* _Working data_:
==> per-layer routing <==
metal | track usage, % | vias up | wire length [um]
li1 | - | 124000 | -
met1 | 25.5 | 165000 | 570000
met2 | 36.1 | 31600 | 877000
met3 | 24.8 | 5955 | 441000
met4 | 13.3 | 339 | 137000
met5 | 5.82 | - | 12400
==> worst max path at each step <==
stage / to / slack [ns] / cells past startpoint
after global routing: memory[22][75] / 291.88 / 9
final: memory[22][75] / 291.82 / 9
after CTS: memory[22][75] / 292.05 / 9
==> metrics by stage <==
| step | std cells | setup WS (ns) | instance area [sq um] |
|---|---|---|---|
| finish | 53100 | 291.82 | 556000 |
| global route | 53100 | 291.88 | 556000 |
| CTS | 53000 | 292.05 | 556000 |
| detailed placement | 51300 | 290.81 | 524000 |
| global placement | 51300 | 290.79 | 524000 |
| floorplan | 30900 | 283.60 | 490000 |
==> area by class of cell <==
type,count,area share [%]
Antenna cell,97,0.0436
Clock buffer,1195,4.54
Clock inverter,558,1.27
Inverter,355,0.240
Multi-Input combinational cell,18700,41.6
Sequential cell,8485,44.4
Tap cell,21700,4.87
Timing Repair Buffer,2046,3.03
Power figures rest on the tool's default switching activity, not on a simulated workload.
===== design/flow/constraint.sdc =====
current_design EX

set clk_period 24.7
set clk_io_pct 0.2

create_clock -name clk0 -period $clk_period

set non_clock_inputs [all_inputs -no_clocks]
set_input_delay [expr $clk_period * $clk_io_pct] -clock clk0 $non_clock_inputs
set_output_delay [expr $clk_period * $clk_io_pct] -clock clk0 [all_outputs]

===== design/flow/run.sh =====
#!/bin/bash
# OpenROAD 26Q1-2900-gdf79404cd8, Yosys 0.63+post, stock flow scripts
make -C /OpenROAD-flow-scripts/flow DESIGN_CONFIG=/design/flow/config.mk WORK_HOME=/design/flow/orfs finish

===== design/flow/config.mk =====
export PLATFORM = sky130hd
export DESIGN_NAME = EX
export DESIGN_NICKNAME = EX
export VERILOG_FILES = /design/flow/design.v
export SDC_FILE = /design/flow/constraint.sdc
export NUM_CORES = 4
export LEC_CHECK = 1
export CORE_AREA = 10 10 229 229
export DIE_AREA = 0 0 239 239

===== design/flow/design.v =====
module ALU (
	ALUResult,
	ALUCode, A, B);
	input [3:0]	ALUCode;				 
	input [31:0]	A, B;
	output [31:0]	ALUResult;
   parameter	 alu_add=  4'b0000;
   parameter	 alu_sub=  4'b0001;
   parameter	 alu_lui=  4'b0010;
   parameter	 alu_and=  4'b0011;
   parameter	 alu_xor=  4'b0100;
   parameter	 alu_or =  4'b0101;
   parameter 	 alu_sll=  4'b0110;
   parameter	 alu_srl=  4'b0111;
   parameter	 alu_sra=  4'b1000;
   parameter	 alu_slt=  4'b1001;
   parameter	 alu_sltu= 4'b1010; 	
   wire Binvert;
   wire[31:0] sum;
   assign Binvert = ~(ALUCode == 0);
   adder_32bits adder(
      .a(A),
      .b({32{Binvert}}^B),
      .ci(Binvert),
      .s(sum),
      .co()
   );
   wire isLT, isLTU;
   assign isLT = A[31]&&(~B[31]) || (A[31]~^B[31])&&sum[31];
   assign isLTU = (~A[31])&&B[31] || (A[31]~^B[31])&&sum[31];
   reg[31:0] ALUResult;
   reg signed[31:0] A_reg; 
   always@(*)
   begin
      A_reg = A;
      case (ALUCode)
         alu_add: ALUResult = sum;
         alu_sub: ALUResult = sum;
         alu_lui: ALUResult = B;
         alu_and: ALUResult = A&B;
         alu_xor: ALUResult = A^B;
         alu_or:  ALUResult = A|B;
         alu_sll: ALUResult = A<<B;
         alu_srl: ALUResult = A>>B;
         alu_sra: ALUResult = A_reg>>>B;
         alu_slt: ALUResult = isLT?32'd1:32'd0;
         alu_sltu:ALUResult = isLTU?32'd1:32'd0;
         default: ALUResult = sum;
      endcase
   end
endmodule
`timescale 1ns / 1ps
module EX(ALUCode_ex, ALUSrcA_ex, ALUSrcB_ex,Imm_ex, rs1Addr_ex, rs2Addr_ex, rs1Data_ex, 
            rs2Data_ex, PC_ex, RegWriteData_wb, ALUResult_mem,rdAddr_mem, rdAddr_wb, 
            RegWrite_mem, RegWrite_wb, ALUResult_ex, MemWriteData_ex, ALU_A, ALU_B);
    input [3:0] ALUCode_ex;
    input ALUSrcA_ex;
    input [1:0]ALUSrcB_ex;
    input [31:0] Imm_ex;
    input [4:0]  rs1Addr_ex;
    input [4:0]  rs2Addr_ex;
    input [31:0] rs1Data_ex;
    input [31:0] rs2Data_ex;
	input [31:0] PC_ex;
    input [31:0] RegWriteData_wb;
    input [31:0] ALUResult_mem;
	input [4:0]rdAddr_mem;
    input [4:0] rdAddr_wb;
    input RegWrite_mem;
    input RegWrite_wb;
    output [31:0] ALUResult_ex;
    output [31:0] MemWriteData_ex;
    output [31:0] ALU_A;
    output [31:0] ALU_B;
    wire[1:0] ForwardA, ForwardB;
    assign ForwardA[0] = RegWrite_wb && (rdAddr_wb!=0) && (rdAddr_mem!=rs1Addr_ex) && (rdAddr_wb==rs1Addr_ex);
    assign ForwardA[1] = RegWrite_mem && (rdAddr_mem!=0) && (rdAddr_mem==rs1Addr_ex);
    assign ForwardB[0] = RegWrite_wb && (rdAddr_wb!=0) && (rdAddr_mem!=rs2Addr_ex) && (rdAddr_wb==rs2Addr_ex);
    assign ForwardB[1] = RegWrite_mem && (rdAddr_mem!=0) && (rdAddr_mem==rs2Addr_ex);
    wire [31:0] A;
    mux3to1 mux_1(
        .in0(rs1Data_ex), 
        .in1(RegWriteData_wb), 
        .in2(ALUResult_mem), 
        .addr(ForwardA),
        .out(A)
    );
    wire [31:0] B;
    mux3to1 mux_2(
        .in0(rs2Data_ex), 
        .in1(RegWriteData_wb), 
        .in2(ALUResult_mem), 
        .addr(ForwardB),
        .out(B)
    );
    assign MemWriteData_ex = B;
    assign ALU_A = ALUSrcA_ex?PC_ex:A;
    mux3to1 mux_3(
        .in0(B),
        .in1(Imm_ex),
        .in2(32'd4),
        .addr(ALUSrcB_ex),
        .out(ALU_B)
    );
    ALU ALU_1(
        .ALUCode(ALUCode_ex), 
        .A(ALU_A), 
        .B(ALU_B),
        .ALUResult(ALUResult_ex)
    );
endmodule
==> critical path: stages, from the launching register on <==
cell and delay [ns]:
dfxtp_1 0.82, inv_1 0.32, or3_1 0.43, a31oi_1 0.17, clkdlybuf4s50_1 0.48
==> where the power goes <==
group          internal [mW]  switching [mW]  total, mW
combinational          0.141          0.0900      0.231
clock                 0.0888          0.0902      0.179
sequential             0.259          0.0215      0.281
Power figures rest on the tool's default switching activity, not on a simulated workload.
--- flow/design.v ---
module BranchTest (Instruction, rs1Data, rs2Data, Branch);
    input[31:0] Instruction, rs1Data, rs2Data;
    output reg Branch;
    parameter SB_type_op    =   7'b1100011;
    parameter BEQ_FUNCT3    =   3'o0;
    parameter BNE_FUNCT3    =   3'o1;
    parameter BLT_FUNCT3    =   3'o4;
    parameter BGE_FUNCT3    =   3'o5;
    parameter BLTU_FUNCT3   =   3'o6;
    parameter BGEU_FUNCT3   =   3'o7;
    wire[31:0] sum;
    adder_32bits adder(
        .a(rs1Data),
        .b(~rs2Data),
        .ci(1),
        .s(sum),
        .co()
    );
    wire isLT, isLTU;
    assign isLT = rs1Data[31]&&(~rs2Data[31]) || (rs1Data[31]~^rs2Data[31])&&sum[31];
    assign isLTU = (~rs1Data[31])&&rs2Data[31] || (rs1Data[31]~^rs2Data[31])&&sum[31];
    wire[6:0] op;
    wire[2:0] funct3;
    wire SB_type;
    assign op = Instruction[6:0];
    assign funct3 = Instruction[14:12];
    assign SB_type = (op == SB_type_op);
    always@(*)
    begin
        if(SB_type) 
        begin
        case (funct3)
            BEQ_FUNCT3: Branch = ~(|sum[31:0]);
            BNE_FUNCT3: Branch = |sum[31:0];
            BLT_FUNCT3: Branch = isLT;
            BGE_FUNCT3: Branch = ~isLT;
            BLTU_FUNCT3:Branch = isLTU;
            BGEU_FUNCT3:Branch = ~isLTU;
            default:    Branch = 0;
        endcase
        end
        else 
            Branch = 0;
    end
endmodule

* _Exercise goal_:
The required answer is the run of lines above, starting at the line with "Inverter,355,0.240" and ending at the line with "Timing Repair Buffer,2046,3.03", reproduced exactly with both ends.

* _Exercise response_:
Inverter,355,0.240
Multi-Input combinational cell,18700,41.6
Sequential cell,8485,44.4
Tap cell,21700,4.87
Timing Repair Buffer,2046,3.03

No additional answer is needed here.